ACTIVITY =
Determine the count of lines in the data below that include the word "repair", and give nothing besides it.

MATERIAL TO PROCESS =

Segment Open

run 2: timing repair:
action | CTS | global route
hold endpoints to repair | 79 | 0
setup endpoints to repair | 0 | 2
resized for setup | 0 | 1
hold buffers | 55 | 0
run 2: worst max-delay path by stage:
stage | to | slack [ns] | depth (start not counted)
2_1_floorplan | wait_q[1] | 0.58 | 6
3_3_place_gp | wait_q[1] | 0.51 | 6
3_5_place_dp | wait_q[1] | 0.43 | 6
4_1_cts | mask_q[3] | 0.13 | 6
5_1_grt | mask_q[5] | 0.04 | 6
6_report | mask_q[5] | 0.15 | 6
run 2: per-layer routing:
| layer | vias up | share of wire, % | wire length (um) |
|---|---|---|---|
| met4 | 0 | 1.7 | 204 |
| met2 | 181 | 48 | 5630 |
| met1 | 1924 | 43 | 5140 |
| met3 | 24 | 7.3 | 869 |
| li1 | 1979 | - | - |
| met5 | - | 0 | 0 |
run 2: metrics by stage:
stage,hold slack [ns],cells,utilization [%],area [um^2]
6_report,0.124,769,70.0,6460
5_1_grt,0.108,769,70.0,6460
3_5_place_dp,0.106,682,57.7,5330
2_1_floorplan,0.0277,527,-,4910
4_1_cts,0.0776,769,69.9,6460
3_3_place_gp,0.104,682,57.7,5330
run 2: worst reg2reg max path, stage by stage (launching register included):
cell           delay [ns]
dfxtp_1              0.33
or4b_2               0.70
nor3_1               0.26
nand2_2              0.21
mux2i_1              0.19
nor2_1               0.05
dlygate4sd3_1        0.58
`src/rtl/tsp1_defs.svh`:
```
// Constants for the three-wire serial port: field positions, reset values, rates
`ifndef TSP1_DEFS_SVH
`define TSP1_DEFS_SVH

// ----------------------------------------------------------------
// Mode selection register fields and reset values
// ----------------------------------------------------------------
`define TSP1_TS_BIT 3
`define TSP1_HIZ_BIT 2
`define TSP1_CKH_BIT 1
`define TSP1_CKL_BIT 0
`define TSP1_MODE_RST 4'h0
`define TSP1_SFR_RST 8'h00

// ----------------------------------------------------------------
// Timing
// ----------------------------------------------------------------
`define TSP1_CLK_HZ 25000000
`define TSP1_RATE_01_HZ 187500
`define TSP1_RATE_10_HZ 375000
`define TSP1_RATE_11_HZ 46875
`define TSP1_BITS 8

`endif

```
`src/rtl/tsp1_pkg.sv`:
```
// Types shared by the three-wire serial port modules
package tsp1_pkg;

	// ----------------------------------------------------------------
	// Port state
	// ----------------------------------------------------------------
	typedef enum logic [0:0] {
		TSP1_ST_WAIT = 1'b0,
		TSP1_ST_RUN = 1'b1
	} tsp1_state_t;

	parameter int TSP1_DIV_W = 9;

	typedef struct packed {
		logic [TSP1_DIV_W-1:0] cnt;
		logic tick;
	} tsp1_div_t;

	typedef struct packed {
		tsp1_state_t state;
		logic ts;
		logic hiz;
		logic [1:0] cksel;
		logic [3:0] cnt;
		logic [7:0] sr;
		logic sck_int;
		logic sck_prev;
		logic so_bit;
		logic irq;
		logic sck_o;
		logic sck_oe;
		logic so_o;
		logic so_oe;
		logic si_o;
		logic si_oe;
		logic [7:0] sfr_rd;
		logic [3:0] mode_rd;
		logic [2:0] pin_rd;
	} tsp1_core_t;

endpackage : tsp1_pkg

```
`src/rtl/tsp1_tick_if.sv`:
```
// Rate select and half-period tick between the port core and its divider
`timescale 1ns/1ps
`default_nettype none
interface tsp1_tick_if;
	logic [1:0] sel;
	logic run;
	logic tick;
	modport gen (input sel, input run, output tick);
	modport use_side (output sel, output run, input tick);
endinterface : tsp1_tick_if
`default_nettype wire

```
`src/rtl/tsp1_clkdiv.sv`:
```
// Internal shift clock divider: one tick per half period of the selected rate
`timescale 1ns/1ps
`default_nettype none
`include "tsp1_defs.svh"
module tsp1_clkdiv (
	input wire logic i_clk,
	input wire logic i_rst_n,
	tsp1_tick_if.gen tk
);
	// Rates do not divide the clock evenly; half periods round down
	localparam int HALF_01 = `TSP1_CLK_HZ / (2 * `TSP1_RATE_01_HZ);
	localparam int HALF_10 = `TSP1_CLK_HZ / (2 * `TSP1_RATE_10_HZ);
	localparam int HALF_11 = `TSP1_CLK_HZ / (2 * `TSP1_RATE_11_HZ);
	localparam int W = tsp1_pkg::TSP1_DIV_W;

	tsp1_pkg::tsp1_div_t s_q;
	tsp1_pkg::tsp1_div_t s_d;
	logic [W-1:0] last;

	always_comb begin
		case (tk.sel)
			2'h1: last = W'(HALF_01 - 1);
			2'h2: last = W'(HALF_10 - 1);
			2'h3: last = W'(HALF_11 - 1);
			default: last = '0;
		endcase
	end

	always_comb begin
		s_d = s_q;
		s_d.tick = 1'b0;
		if (!tk.run) begin
			// Restart so the first half period after release is full length
			s_d.cnt = '0;
		end else if (s_q.cnt >= last) begin
			s_d.cnt = '0;
			s_d.tick = 1'b1;
		end else begin
			s_d.cnt = s_q.cnt + W'(1);
		end
	end

	always_ff @(posedge i_clk or negedge i_rst_n) begin
		if (!i_rst_n) begin
			s_q <= '0;
		end else begin
			s_q <= s_d;
		end
	end

	assign tk.tick = s_q.tick;
endmodule : tsp1_clkdiv
`default_nettype wire

```
`src/rtl/tsp1_sync.sv`:
```
// Two-flop synchroniser, vector wide
`timescale 1ns/1ps
`default_nettype none
module tsp1_sync #(
	parameter int W = 1
) (
	input wire logic i_clk,
	input wire logic i_rst_n,
	input wire logic [W-1:0] i_d,
	output logic [W-1:0] o_q
);
	typedef struct packed {
		logic [W-1:0] meta;
		logic [W-1:0] stab;
	} tsp1_sync_t;

	tsp1_sync_t s_q;
	tsp1_sync_t s_d;

	always_comb begin
		s_d = s_q;
		s_d.meta = i_d;
		s_d.stab = s_q.meta;
	end

	always_ff @(posedge i_clk or negedge i_rst_n) begin
		if (!i_rst_n) begin
			s_q <= '0;
		end else begin
			s_q <= s_d;
		end
	end

	assign o_q = s_q.stab;
endmodule : tsp1_sync
`default_nettype wire

```
`src/rtl/tsp1_top.sv`:
```
// Three-wire serial port one: shift register, wait control, clock counter, pin muxing
// Behaviour
// - Eight-bit shift register holds send and receive data, software loads and reads it.
// - On each shift clock fall, register MSB goes to the data output.
// - On each shift clock rise, data input pin enters the register LSB.
// - Transfer begins only when software sets the start flag to one.
// - After eight shift clocks following release, port returns to wait by itself.
// - Reading the start flag shows whether a transfer is still running.
// - Writing zero to start flag while released forces wait and clears counter.
// - Clock counter starts at zero, counts rises, wraps to zero after eight.
// - Resets, clock stop and a zero start write clear the clock counter.
// - After eight clocks, clock pin goes high; counter and shift register halt.
// - Interrupt request rises on the shift clock rise where count reaches eight.
// - Master with clock pin output holds the clock pin high during wait.
// - Setting start again while released leaves clock and counter untouched.
// - Internal clock: value written in wait shows MSB at first fall after release.
// - Write while released with clock high is taken, MSB shows at once.
// - Clock select zero means slave; any other value means master.
// - Slave clock pin takes external clock when released; master drives internal clock.
// - Data output pin shifts data only with function select set and direction out.
// - Data input pin receives with direction zero, drives port latch with one.
// - Resets keep or drop directions outside; register contents count as undefined.
// - Clock select: 00 external, 01 187.5k, 10 375k, 11 46.875k.
// - Start flag is bit 3, function select bit 2; both clear on reset.
`timescale 1ns/1ps
`default_nettype none
`include "tsp1_defs.svh"
module tsp1_top (
	input wire logic I_CLK,
	input wire logic I_RST_B,
	input wire logic I_WDT_RST,
	input wire logic I_CE_RST,
	input wire logic I_CLK_STOP,
	input wire logic I_MODE_WR,
	input wire logic [3:0] I_MODE_WDATA,
	output logic [3:0] O_MODE_RDATA,
	input wire logic I_SFR_WR,
	input wire logic [7:0] I_SFR_WDATA,
	output logic [7:0] O_SFR_RDATA,
	input wire logic I_CLK_DIR,
	input wire logic I_DO_DIR,
	input wire logic I_DI_DIR,
	input wire logic [2:0] I_PORT_LATCH,
	output logic [2:0] O_PIN_RDATA,
	input wire logic I_SCK,
	output logic O_SCK,
	output logic O_SCK_OE,
	input wire logic I_SO,
	output logic O_SO,
	output logic O_SO_OE,
	input wire logic I_SI,
	output logic O_SI,
	output logic O_SI_OE,
	output logic O_IRQ
);
	// ----------------------------------------------------------------
	// Reset release and pin synchronisers
	// ----------------------------------------------------------------
	logic rst_n;
	logic [2:0] pins_s;
	logic sck_s;
	logic so_s;
	logic si_s;

	tsp1_sync #(.W(1)) u_rst_sync (
		.i_clk(I_CLK),
		.i_rst_n(I_RST_B),
		.i_d(1'b1),
		.o_q(rst_n)
	);

	tsp1_sync #(.W(3)) u_pin_sync (
		.i_clk(I_CLK),
		.i_rst_n(rst_n),
		.i_d({I_SCK, I_SO, I_SI}),
		.o_q(pins_s)
	);

	assign sck_s = pins_s[2];
	assign so_s = pins_s[1];
	assign si_s = pins_s[0];

	// ----------------------------------------------------------------
	// Internal clock divider
	// ----------------------------------------------------------------
	tsp1_pkg::tsp1_core_t s_q;
	tsp1_pkg::tsp1_core_t s_d;
	tsp1_tick_if tk ();

	tsp1_clkdiv u_div (
		.i_clk(I_CLK),
		.i_rst_n(rst_n),
		.tk(tk.gen)
	);

	logic master;
	logic drive_clk;
	logic eff_sck;
	logic rise;
	logic fall;
	logic in_bit;
	logic clear_evt;
	logic running;

	assign master = (s_q.cksel != 2'h0);
	assign drive_clk = master && I_CLK_DIR;
	assign running = (s_q.state == tsp1_pkg::TSP1_ST_RUN);
	assign tk.sel = s_q.cksel;
	assign tk.run = running && master;
	// Counter watches the internal clock when a master drives the clock pin, else the synchronised pin level
	assign eff_sck = drive_clk ? s_q.sck_int : sck_s;
	assign rise = eff_sck && !s_q.sck_prev;
	assign fall = !eff_sck && s_q.sck_prev;
	assign in_bit = I_DI_DIR ? I_PORT_LATCH[0] : si_s;
	assign clear_evt = I_WDT_RST || I_CE_RST || I_CLK_STOP;

	// ----------------------------------------------------------------
	// Next state
	// ----------------------------------------------------------------
	always_comb begin
		s_d = s_q;
		s_d.irq = 1'b0;
		s_d.sck_prev = eff_sck;
		if (running) begin
			if (tk.tick && master) begin
				s_d.sck_int = !s_q.sck_int;
			end
			if (fall) begin
				s_d.so_bit = s_q.sr[7];
			end
			if (rise) begin
				s_d.sr = {s_q.sr[6:0], in_bit};
				if (s_q.cnt == 4'(`TSP1_BITS - 1)) begin
					s_d.cnt = 4'h0;
					s_d.irq = 1'b1;
					s_d.state = tsp1_pkg::TSP1_ST_WAIT;
					s_d.ts = 1'b0;
					s_d.sck_int = 1'b1;
				end else begin
					s_d.cnt = s_q.cnt + 4'h1;
				end
			end
		end
		// Shift register is frozen in wait, so edges there change nothing
		if (I_SFR_WR) begin
			if (!running) begin
				s_d.sr = I_SFR_WDATA;
			end else if (eff_sck) begin
				s_d.sr = I_SFR_WDATA;
				s_d.so_bit = I_SFR_WDATA[7];
			end
		end
		if (I_MODE_WR) begin
			s_d.hiz = I_MODE_WDATA[`TSP1_HIZ_BIT];
			s_d.cksel = {I_MODE_WDATA[`TSP1_CKH_BIT], I_MODE_WDATA[`TSP1_CKL_BIT]};
			if (I_MODE_WDATA[`TSP1_TS_BIT]) begin
				// A set in the completion cycle wins and releases again
				s_d.state = tsp1_pkg::TSP1_ST_RUN;
				s_d.ts = 1'b1;
			end else begin
				s_d.state = tsp1_pkg::TSP1_ST_WAIT;
				s_d.ts = 1'b0;
				s_d.cnt = 4'h0;
				s_d.sck_int = 1'b1;
			end
		end
		if (clear_evt) begin
			s_d.state = tsp1_pkg::TSP1_ST_WAIT;
			s_d.ts = 1'b0;
			s_d.hiz = 1'b0;
			s_d.cksel = 2'h0;
			s_d.cnt = 4'h0;
			s_d.sck_int = 1'b1;
		end
		// Pin drivers and read-back, registered so outputs come from flops
		s_d.sck_oe = I_CLK_DIR;
		s_d.sck_o = (s_d.cksel != 2'h0) ? s_d.sck_int : I_PORT_LATCH[2];
		s_d.so_oe = I_DO_DIR;
		s_d.so_o = s_d.hiz ? s_d.so_bit : I_PORT_LATCH[1];
		s_d.si_oe = I_DI_DIR;
		s_d.si_o = I_PORT_LATCH[0];
		s_d.sfr_rd = s_d.sr;
		s_d.mode_rd = {s_d.ts, s_d.hiz, s_d.cksel};
		s_d.pin_rd = {sck_s, so_s, si_s};
	end

	always_ff @(posedge I_CLK or negedge rst_n) begin
		if (!rst_n) begin
			s_q <= '0;
			s_q.sck_int <= 1'b1;
			s_q.sck_prev <= 1'b1;
			s_q.sck_o <= 1'b1;
			s_q.sr <= `TSP1_SFR_RST;
			s_q.mode_rd <= `TSP1_MODE_RST;
		end else begin
			s_q <= s_d;
		end
	end

	// ----------------------------------------------------------------
	// Outputs
	// ----------------------------------------------------------------
	assign O_MODE_RDATA = s_q.mode_rd;
	assign O_SFR_RDATA = s_q.sfr_rd;
	assign O_PIN_RDATA = s_q.pin_rd;
	assign O_SCK = s_q.sck_o;
	assign O_SCK_OE = s_q.sck_oe;
	assign O_SO = s_q.so_o;
	assign O_SO_OE = s_q.so_oe;
	assign O_SI = s_q.si_o;
	assign O_SI_OE = s_q.si_oe;
	assign O_IRQ = s_q.irq;

	logic quiet;
	assign quiet = !I_MODE_WR && !clear_evt && !I_SFR_WR;
endmodule : tsp1_top
`default_nettype wire

```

Segment Closed

ANSWER TO THE PROBLEM =
3